Disused railway station in Scotland

Lethenty railway station was a railway station in Lethenty, Aberdeenshire, on the rural branch line from Inverurie to Old Meldrum.

== History ==
The railway station opened on 26 June 1856 or 1 October 1856. and closed to passengers on 2 November 1931.

The station continued to be used for freight traffic until closure on 6 February 1961.

The station lay 2.25 mi from Inverurie. In the early 20th century, the station and the platform were rebuilt using stone for the latter and wood for the former. It had a single siding that lay beyond the level crossing that served the Lethenty meal mill via a waggon turntable.

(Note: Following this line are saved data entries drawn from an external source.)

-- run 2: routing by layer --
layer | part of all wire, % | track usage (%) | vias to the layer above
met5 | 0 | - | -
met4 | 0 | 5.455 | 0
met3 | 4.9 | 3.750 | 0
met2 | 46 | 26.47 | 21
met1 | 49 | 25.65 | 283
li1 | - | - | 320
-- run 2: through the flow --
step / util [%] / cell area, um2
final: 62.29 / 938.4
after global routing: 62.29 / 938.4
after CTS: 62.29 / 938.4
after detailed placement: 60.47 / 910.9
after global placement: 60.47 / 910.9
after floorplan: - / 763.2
==> src/rtl/muldiv_pkg.sv <==
// ============================================================================
//  muldiv_pkg
//  Shared types for the EX-stage iterative multiply/divide unit.
//  Rev 1.0
// ============================================================================
`default_nettype none

package muldiv_pkg;

    localparam int c_XLEN_MAX = 64;

    // Encoded to match the RV32M/RV64M funct3 field
    typedef enum logic [2:0] {
        MD_MUL    = 3'b000,
        MD_MULH   = 3'b001,
        MD_MULHSU = 3'b010,
        MD_MULHU  = 3'b011,
        MD_DIV    = 3'b100,
        MD_DIVU   = 3'b101,
        MD_REM    = 3'b110,
        MD_REMU   = 3'b111
    } mdop_t;

    typedef enum logic [1:0] {
        ST_IDLE = 2'd0,
        ST_CALC = 2'd1,
        ST_DONE = 2'd2
    } mdst_t;

    typedef struct packed {
        logic                  is_md;
        mdop_t                 mdop;
        logic [c_XLEN_MAX-1:0] opr_a;
        logic [c_XLEN_MAX-1:0] opr_b;
        logic [4:0]            rd;
    } ex_muldiv_in_t;

    typedef struct packed {
        logic                  busy;
        logic                  valid;
        logic [4:0]            rd;
        logic [c_XLEN_MAX-1:0] res;
    } ex_muldiv_out_t;

    function automatic logic op_is_div(input mdop_t op);
        return (op == MD_DIV) || (op == MD_DIVU) || (op == MD_REM) || (op == MD_REMU);
    endfunction

    function automatic logic op_a_signed(input mdop_t op);
        return (op == MD_MULH) || (op == MD_MULHSU) || (op == MD_DIV) || (op == MD_REM);
    endfunction

    function automatic logic op_b_signed(input mdop_t op);
        return (op == MD_MULH) || (op == MD_DIV) || (op == MD_REM);
    endfunction

endpackage

`default_nettype wire

==> src/rtl/muldiv_sign_fixup.sv <==
// ============================================================================
//  muldiv_sign_fixup
//  Operand magnitude extraction and final result negation for mul and div.
//  Rev 1.0
// ============================================================================
`default_nettype none

module muldiv_sign_fixup #(
    parameter int XLEN = 32
) (
    input  logic [XLEN-1:0]   i_opr_a,
    input  logic [XLEN-1:0]   i_opr_b,
    input  logic              i_a_signed,
    input  logic              i_b_signed,
    output logic [XLEN-1:0]   o_a_mag,
    output logic [XLEN-1:0]   o_b_mag,
    output logic              o_a_neg,
    output logic              o_b_neg,
    input  logic [2*XLEN-1:0] i_raw_res,
    input  logic              i_res_neg,
    output logic [2*XLEN-1:0] o_fix_res
);

    // The magnitude of the most negative value is exact as an unsigned XLEN value
    always_comb begin
        o_a_neg   = i_a_signed & i_opr_a[XLEN-1];
        o_b_neg   = i_b_signed & i_opr_b[XLEN-1];
        o_a_mag   = o_a_neg ? -i_opr_a : i_opr_a;
        o_b_mag   = o_b_neg ? -i_opr_b : i_opr_b;
        o_fix_res = i_res_neg ? -i_raw_res : i_raw_res;
    end

endmodule

`default_nettype wire

==> src/rtl/ex_muldiv_unit.sv <==
// ============================================================================
//  ex_muldiv_unit
//  Bit-serial RV32M/RV64M multiply/divide unit sitting beside the EX-stage ALU.
//  Rev 1.0
// ============================================================================
`default_nettype none

module ex_muldiv_unit
    import muldiv_pkg::*;
#(
    parameter int XLEN = 32
) (
    input  logic            clk,
    input  logic            rst,
    input  logic            flush,
    input  logic            in_valid,
    output logic            in_ready,
    input  mdop_t           mdop,
    input  logic [XLEN-1:0] opr_a,
    input  logic [XLEN-1:0] opr_b,
    input  logic [4:0]      rd_in,
    output logic            busy,
    output logic            out_valid,
    output logic [4:0]      rd_out,
    output logic [XLEN-1:0] res
);

    localparam int              CNT_W      = $clog2(XLEN) + 1;
    localparam logic [CNT_W-1:0] c_CNT_LAST = CNT_W'(XLEN - 1);
    localparam logic [XLEN-1:0] c_MIN      = {1'b1, {(XLEN-1){1'b0}}};

    mdst_t             r_state_q,    w_state_d;
    mdop_t             r_op_q,       w_op_d;
    logic [4:0]        r_rd_q,       w_rd_d;
    logic [XLEN-1:0]   r_b_q,        w_b_d;
    logic              r_sa_q,       w_sa_d;
    logic              r_sb_q,       w_sb_d;
    logic [CNT_W-1:0]  r_cnt_q,      w_cnt_d;
    logic [2*XLEN-1:0] r_prod_q,     w_prod_d;
    logic [XLEN-1:0]   r_rem_q,      w_rem_d;
    logic              r_spec_q,     w_spec_d;
    logic [XLEN-1:0]   r_spec_res_q, w_spec_res_d;
    logic [XLEN-1:0]   r_res_q,      w_res_d;
    logic [4:0]        r_rd_out_q,   w_rd_out_d;

    logic [XLEN-1:0]   w_a_mag, w_b_mag;
    logic              w_a_neg, w_b_neg;
    logic              w_div0, w_ovf;
    logic [XLEN-1:0]   w_spec_val;
    logic [XLEN:0]     w_mul_sum;
    logic [XLEN:0]     w_div_shift;
    logic              w_div_ge;
    logic [XLEN-1:0]   w_div_sub;
    logic [2*XLEN-1:0] w_raw, w_fix;
    logic              w_neg;
    logic [XLEN-1:0]   w_res_done;

    muldiv_sign_fixup #(.XLEN(XLEN)) u_sign_fixup (
        .i_opr_a    (opr_a),
        .i_opr_b    (opr_b),
        .i_a_signed (op_a_signed(mdop)),
        .i_b_signed (op_b_signed(mdop)),
        .o_a_mag    (w_a_mag),
        .o_b_mag    (w_b_mag),
        .o_a_neg    (w_a_neg),
        .o_b_neg    (w_b_neg),
        .i_raw_res  (w_raw),
        .i_res_neg  (w_neg),
        .o_fix_res  (w_fix)
    );

    always_comb begin
        w_div0     = op_is_div(mdop) && (opr_b == '0);
        w_ovf      = ((mdop == MD_DIV) || (mdop == MD_REM)) && (opr_a == c_MIN) && (opr_b == '1);
        w_spec_val = '0;
        if (w_div0) begin
            w_spec_val = ((mdop == MD_DIV) || (mdop == MD_DIVU)) ? '1 : opr_a;
        end else if (w_ovf) begin
            w_spec_val = (mdop == MD_DIV) ? c_MIN : '0;
        end
    end

    // The XLEN+1-bit partial remainder exists only as the shifted trial value;
    // the stored remainder is always below the divisor and fits XLEN bits.
    assign w_mul_sum   = {1'b0, r_prod_q[2*XLEN-1:XLEN]} + {1'b0, r_b_q};
    assign w_div_shift = {r_rem_q, r_prod_q[XLEN-1]};
    assign w_div_ge    = (w_div_shift >= {1'b0, r_b_q});
    assign w_div_sub   = w_div_shift[XLEN-1:0] - r_b_q;

    always_comb begin
        w_raw = r_prod_q;
        w_neg = r_sa_q ^ r_sb_q;
        case (r_op_q)
            MD_DIV, MD_DIVU: w_raw = {{XLEN{1'b0}}, r_prod_q[XLEN-1:0]};
            MD_REM, MD_REMU: begin
                w_raw = {{XLEN{1'b0}}, r_rem_q};
                w_neg = r_sa_q;
            end
            default: ;
        endcase
        w_res_done = w_fix[XLEN-1:0];
        if (r_spec_q) begin
            w_res_done = r_spec_res_q;
        end else if ((r_op_q == MD_MULH) || (r_op_q == MD_MULHSU) || (r_op_q == MD_MULHU)) begin
            w_res_done = w_fix[2*XLEN-1:XLEN];
        end
    end

    always_ff @(posedge clk or posedge rst) begin
        if (rst) begin
            r_state_q <= ST_IDLE;
        end else begin
            r_state_q <= w_state_d;
        end
    end

    always_comb begin
        w_state_d = r_state_q;
        if (flush) begin
            w_state_d = ST_IDLE;
        end else begin
            case (r_state_q)
                ST_IDLE: if (in_valid) w_state_d = (w_div0 || w_ovf) ? ST_DONE : ST_CALC;
                ST_CALC: if (r_cnt_q == c_CNT_LAST) w_state_d = ST_DONE;
                ST_DONE: w_state_d = ST_IDLE;
                default: w_state_d = ST_IDLE;
            endcase
        end
    end

    always_comb begin
        in_ready  = (r_state_q == ST_IDLE);
        busy      = ~in_ready;
        out_valid = (r_state_q == ST_DONE) && !flush;
        res       = (r_state_q == ST_DONE) ? w_res_done : r_res_q;
        rd_out    = (r_state_q == ST_DONE) ? r_rd_q : r_rd_out_q;
    end

    always_comb begin
        w_op_d       = r_op_q;
        w_rd_d       = r_rd_q;
        w_b_d        = r_b_q;
        w_sa_d       = r_sa_q;
        w_sb_d       = r_sb_q;
        w_cnt_d      = r_cnt_q;
        w_prod_d     = r_prod_q;
        w_rem_d      = r_rem_q;
        w_spec_d     = r_spec_q;
        w_spec_res_d = r_spec_res_q;
        w_res_d      = r_res_q;
        w_rd_out_d   = r_rd_out_q;
        case (r_state_q)
            ST_IDLE: begin
                if (in_valid && !flush) begin
                    w_op_d       = mdop;
                    w_rd_d       = rd_in;
                    w_b_d        = w_b_mag;
                    w_sa_d       = w_a_neg;
                    w_sb_d       = w_b_neg;
                    w_cnt_d      = '0;
                    w_prod_d     = {{XLEN{1'b0}}, w_a_mag};
                    w_rem_d      = '0;
                    w_spec_d     = w_div0 || w_ovf;
                    w_spec_res_d = w_spec_val;
                end
            end
            ST_CALC: begin
                w_cnt_d = r_cnt_q + 1'b1;
                if (op_is_div(r_op_q)) begin
                    // Low half shifts dividend bits out and quotient bits in
                    w_rem_d  = w_div_ge ? w_div_sub : w_div_shift[XLEN-1:0];
                    w_prod_d = {r_prod_q[2*XLEN-1:XLEN], r_prod_q[XLEN-2:0], w_div_ge};
                end else if (r_prod_q[0]) begin
                    w_prod_d = {w_mul_sum, r_prod_q[XLEN-1:1]};
                end else begin
                    w_prod_d = {1'b0, r_prod_q[2*XLEN-1:1]};
                end
            end
            ST_DONE: begin
                if (!flush) begin
                    w_res_d    = w_res_done;
                    w_rd_out_d = r_rd_q;
                end
            end
            default: ;
        endcase
    end

    always_ff @(posedge clk or posedge rst) begin
        if (rst) begin
            r_op_q       <= MD_MUL;
            r_rd_q       <= '0;
            r_b_q        <= '0;
            r_sa_q       <= 1'b0;
            r_sb_q       <= 1'b0;
            r_cnt_q      <= '0;
            r_prod_q     <= '0;
            r_rem_q      <= '0;
            r_spec_q     <= 1'b0;
            r_spec_res_q <= '0;
            r_res_q      <= '0;
            r_rd_out_q   <= '0;
        end else begin
            r_op_q       <= w_op_d;
            r_rd_q       <= w_rd_d;
            r_b_q        <= w_b_d;
            r_sa_q       <= w_sa_d;
            r_sb_q       <= w_sb_d;
            r_cnt_q      <= w_cnt_d;
            r_prod_q     <= w_prod_d;
            r_rem_q      <= w_rem_d;
            r_spec_q     <= w_spec_d;
            r_spec_res_q <= w_spec_res_d;
            r_res_q      <= w_res_d;
            r_rd_out_q   <= w_rd_out_d;
        end
    end

endmodule

`default_nettype wire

The station lay at 195 ft above sea level on a section of single track. For down trains, the line presented a steady but not severe climb towards Fingask at 244 ft and Oldmeldrum at 264 ft. No signals or passing loop were present.

Lethenty had facilities for parcels, freight, horseboxes, and livestock. It had no crane and did not serve private carriages or furniture vans. The staff originally consisted of a stationmaster and porter. In 1915 milk churns, parcels and freight traffic were quite regular.

The platform survives; however, the station building has been demolished. A railway cottage still stands nearby.

== Previous services ==
All trains stopped at Lethenty, unlike the service at Fingask. The line had no Sunday service. Tickets were issued from Lethenty in 1937 and 1938 despite the 1931 closure. These may represent tickets for onward travel from Inverurie issued while the station was still staffed, or they may relate to passengers travelling in the freight train goods van permitted at the time. The last railtour to visit the line was in June 1965 with a two car DMU.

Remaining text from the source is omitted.